| Exercise directions |
The stretch from the line with "fp-utilization_pct: 31.0" through the line with "cp_data_arrival_time_ps: 2470" in the records below: write it out exactly, and nothing else.

| Given information |
`design/flow/config.mk`:
```
export PLATFORM = sky130hd
export DESIGN_NAME = regfile
export DESIGN_NICKNAME = regfile
export VERILOG_FILES = /design/flow/design.v
export SDC_FILE = /design/flow/constraint.sdc
export NUM_CORES = 4
export LEC_CHECK = 1
export CORE_UTILIZATION = 30
```
`design/flow/constraint.sdc`:
```
current_design regfile

set clk_period 3.3
set clk_io_pct 0.2

create_clock -name clk0 -period $clk_period [get_ports {clk}]

set non_clock_inputs [all_inputs -no_clocks]
set_input_delay [expr $clk_period * $clk_io_pct] -clock clk0 $non_clock_inputs
set_output_delay [expr $clk_period * $clk_io_pct] -clock clk0 [all_outputs]
```
`design/flow/design.v`:
```
module regfile(data_in,writenum,write,readnum,clk,data_out);
    input [15:0] data_in;
    input [2:0] writenum, readnum;
    input write, clk;
    output [15:0] data_out;
    wire [2:0] writenum, readnum;
    reg [7:0] decOutWrite;  
    Dec #(3,8) dec38write(writenum,decOutWrite);  
    wire load0,load1,load2,load3,load4,load5,load6,load7;
    assign load0 = write & decOutWrite[0];
    assign load1 = write & decOutWrite[1];
    assign load2 = write & decOutWrite[2];
    assign load3 = write & decOutWrite[3];
    assign load4 = write & decOutWrite[4];
    assign load5 = write & decOutWrite[5];
    assign load6 = write & decOutWrite[6];
    assign load7 = write & decOutWrite[7];
    wire [16-1:0] R0,R1,R2,R3,R4,R5,R6,R7;
    REG loadR0(data_in, load0, clk, R0);
    REG loadR1(data_in, load1, clk, R1);
    REG loadR2(data_in, load2, clk, R2);
    REG loadR3(data_in, load3, clk, R3);
    REG loadR4(data_in, load4, clk, R4);
    REG loadR5(data_in, load5, clk, R5);
    REG loadR6(data_in, load6, clk, R6);
    REG loadR7(data_in, load7, clk, R7);
    reg [7:0] decOutRead;  
    Dec #(3,8) dec38read(readnum,decOutRead);
    Mux8 #(16) muxOut(R0,R1,R2,R3,R4,R5,R6,R7,decOutRead,data_out);
endmodule
module Dec(in, out);
    parameter n = 3;  
    parameter m = 8;  
    input [n-1:0] in;
    output [m-1:0] out;
    wire [m-1:0] out = 1<<in;
endmodule
module Mux8(a0, a1, a2, a3, a4, a5, a6, a7, s, out);  
    parameter k = 16;  
    input [k-1:0] a0, a1, a2, a3, a4, a5, a6, a7;
    input [8-1:0] s;  
    output [k-1:0] out;
    reg [k-1:0] out;
    always @(*) begin
        case(s)
            8'b00000001: out = a0;
            8'b00000010: out = a1;
            8'b00000100: out = a2;
            8'b00001000: out = a3;
            8'b00010000: out = a4;
            8'b00100000: out = a5;
            8'b01000000: out = a6;
            8'b10000000: out = a7;
            default: out = 16'd0;
        endcase
    end 
endmodule
module REG(in, load, clk, out);
    parameter k = 16;
    input [k-1:0] in;
    input clk, load;
    output [k-1:0] out;
    wire [k-1:0] D;
    reg [k-1:0] out;
    always @(posedge clk) begin
         out <= load ? in : out;
    end
endmodule
```
`design/flow/run.sh`:
```
#!/bin/bash
# OpenROAD 26Q1-2900-gdf79404cd8, Yosys 0.63+post, stock flow scripts
make -C /OpenROAD-flow-scripts/flow DESIGN_CONFIG=/design/flow/config.mk WORK_HOME=/design/flow/orfs finish
```
==> metrics.yaml <==
status:
  status: "complete, no violations"
yosys:
  synth_flops: 128
  syn_inst: 199
  synthDistinctLibCells: 13
  synthesis.area_sq_um: 4970
  yosysCellCount: 199
  synth.avg_cell_area_sq_um: 25.0
  ys_warn_count: 2
  ys_chip_area_sq_um: 4970
  synth_seq_share_pct: 77.4
final_timing:
  finalCritPeriodShare_pct: 94.8
  setup_viol: 0
  worstMarginPinSlew_ps: 315
  timing.fmax_mhz: 319
  rsz0062_at_grt: "no"
  tns_ps: 0
  drv_slew: 0
  slew_headroom_pct: 79.0
  period_minus_slack_ps: 3130
  hold_violations: 0
placed_design:
  numPortBuffers: 39
  placedCellCount: 455
  hpwl_mm: 4.61
  place_congestion: 0.685
finish:
  drive_above_1_share_pct: 25.1
  fillers: 1440
  stdcell_count: 487
  regArea_sq_um: 3840
  syn_to_final_growth_pct: 25.7
  mi_logic_area_sq_um: 1060
  finish.utilization_pct: 39.0
floorplanning:
  die_width_microns: 131
  dieArea_sq_um: 17100
  dieHeight_microns: 131
  ios: 40
  rows: 46
  fp-utilization_pct: 31.0
  core_area_sq_um: 16000
power_and_ir_drop:
  vdd.ir_drop.worst_mv: 0.355
  p_total_mw: 3.80
  leakage_nw: 2.04
  p_per_area_nw_per_um2: 609
detailed_routing:
  wirelength_mm: 8.51
  wl_per_cell_microns: 17.5
  remaining_drc_errors: 0
  drt_iter0_drc: 202
  vias_per_cell: 4.43
  dr.pass1.iters: 4
  ant_nets: 0
  n_antenna_cell: 0
  vias: 2158
cts:
  hold_buffers: 0
  cts_made_buffers: 17
  cts_sinks: 128
  ctsResizeCount: 0
  cts_htree_levels: 4
  cts_root_buffer: "clkbuf_16"
  clk_path_buf_depth: 2
  post-cts-setup-buffer-count: 0
  path_clk_slew_ps: 50
  cts_tree: "built"
setup_path:
  path_max_fanout: 31
  cp_data_arrival_time_ps: 2470
  cp_data_required_time_ps: 2640
  critical_path_class: "in -> out"
  setup.worst_path.start_class: "input port"
  end_kind: "primary output"
grt:
  grt_overflow: 0
  grt_pass1_vias: 2376
  grt_pass1_wl_mm: 12.9
  antenna_found_initial: 0
  gr-usage-all-layers_pct: 11.3
  grt_max_degree: 33
flow_run:
  warnings: 25
  drv_cap: 0
min_path:
  hold_path.class: "in -> reg"
-- final timing paths --
check | from | to | depth (start not counted) | slack (ps)
worst max-delay path | readnum[2] | data_out[8] | 5 | 170
worst min-delay path | data_in[2] | loadR6.out[2] | 1 | 980
-- report_power, final --
part	internal (mW)	total (mW)	leakage, nW	switching [mW]
registers	1.85	1.85	1.16	0.00942
logic	0.131	0.217	0.614	0.0863
clock network	1.05	1.73	0.266	0.685
total	3.02	3.80	2.04	0.781
-- cell type report --
class / count / share of cell area, %
tap: 216 / 4.33
multi-input combinational: 61 / 17.0
timing repair buffer: 50 / 8.10
clock inverter: 14 / 2.16
sequential: 128 / 61.6
clock buffer: 18 / 6.87
-- critical path, cell delays in order --
cell	delay (ps)
clkdlybuf4s50_1	550
buf_12	230
mux4_1	320
mux2_2	290
clkdlybuf4s50_1	420
-- metrics by stage --
stage / area, sq um / setup slack (ps) / hold WS [ps]
6_report: 6240 / 170 / 976
5_1_grt: 6240 / 78.0 / 994
4_1_cts: 6240 / 130 / 981
3_5_place_dp: 5680 / 139 / 1410
3_3_place_gp: 5680 / 143 / 1390
2_1_floorplan: 4970 / 917 / 759
-- placed cells by master, fill, tap and decap left out --
cell,instances
nor2_1,6
nand2b_1,3
clkinv_1,1
edfxtp_1,128
nand2_1,2
inv_6,4
clkdlybuf4s50_1,38
nor3_2,2
clkbuf_1,1
clkinv_4,5
mux2_2,16
mux4_2,8
buf_12,3
mux4_1,24
clkbuf_16,17
buf_4,8
bufinv_16,1
clkinvlp_4,3
buf_2,1
-- flip-flops by register name, summed over array words and instances (netlist names) --
signal and count:
loadR6.out 16, loadR3.out 16, loadR7.out 16, loadR1.out 16
loadR2.out 16, loadR4.out 16, loadR0.out 16, loadR5.out 16
-- cells by family (layout without fill, tap and decap cells) --
group,after synthesis,count (layout),synth area share (%)
buf+inv,10,82,1.46
mux,48,48,20.0
simple gates,13,13,1.18
flops,128,128,77.4
-- synth_stat cells --
master    number  area, sq um
nor2_1         6         22.5
buf_1          1         3.75
nor3_1         2         10.0
mux4_2         8          180
clkbuf_2       1         5.00
nand2b_1       3         18.8
buf_6          4         45.0
edfxtp_1     128         3840
mux2_2        16          180
clkbuf_1       1         3.75
mux4_1        24          631
nand2_1        2         7.51
buf_2          3         15.0
-- routing by layer --
metal  vias to the layer above  part of all wire [%]  GRT usage, %
li1                        989                     -             -
met1                      1061                    41          15.3
met2                        99                    48          17.1
met3                         9                    10          6.43
met4                         0                   1.2          1.69
met5                         -                     0             0
No activity file was given, so power comes from the tool's default toggle rates.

| Solution |
  fp-utilization_pct: 31.0
  core_area_sq_um: 16000
power_and_ir_drop:
  vdd.ir_drop.worst_mv: 0.355
  p_total_mw: 3.80
  leakage_nw: 2.04
  p_per_area_nw_per_um2: 609
detailed_routing:
  wirelength_mm: 8.51
  wl_per_cell_microns: 17.5
  remaining_drc_errors: 0
  drt_iter0_drc: 202
  vias_per_cell: 4.43
  dr.pass1.iters: 4
  ant_nets: 0
  n_antenna_cell: 0
  vias: 2158
cts:
  hold_buffers: 0
  cts_made_buffers: 17
  cts_sinks: 128
  ctsResizeCount: 0
  cts_htree_levels: 4
  cts_root_buffer: "clkbuf_16"
  clk_path_buf_depth: 2
  post-cts-setup-buffer-count: 0
  path_clk_slew_ps: 50
  cts_tree: "built"
setup_path:
  path_max_fanout: 31
  cp_data_arrival_time_ps: 2470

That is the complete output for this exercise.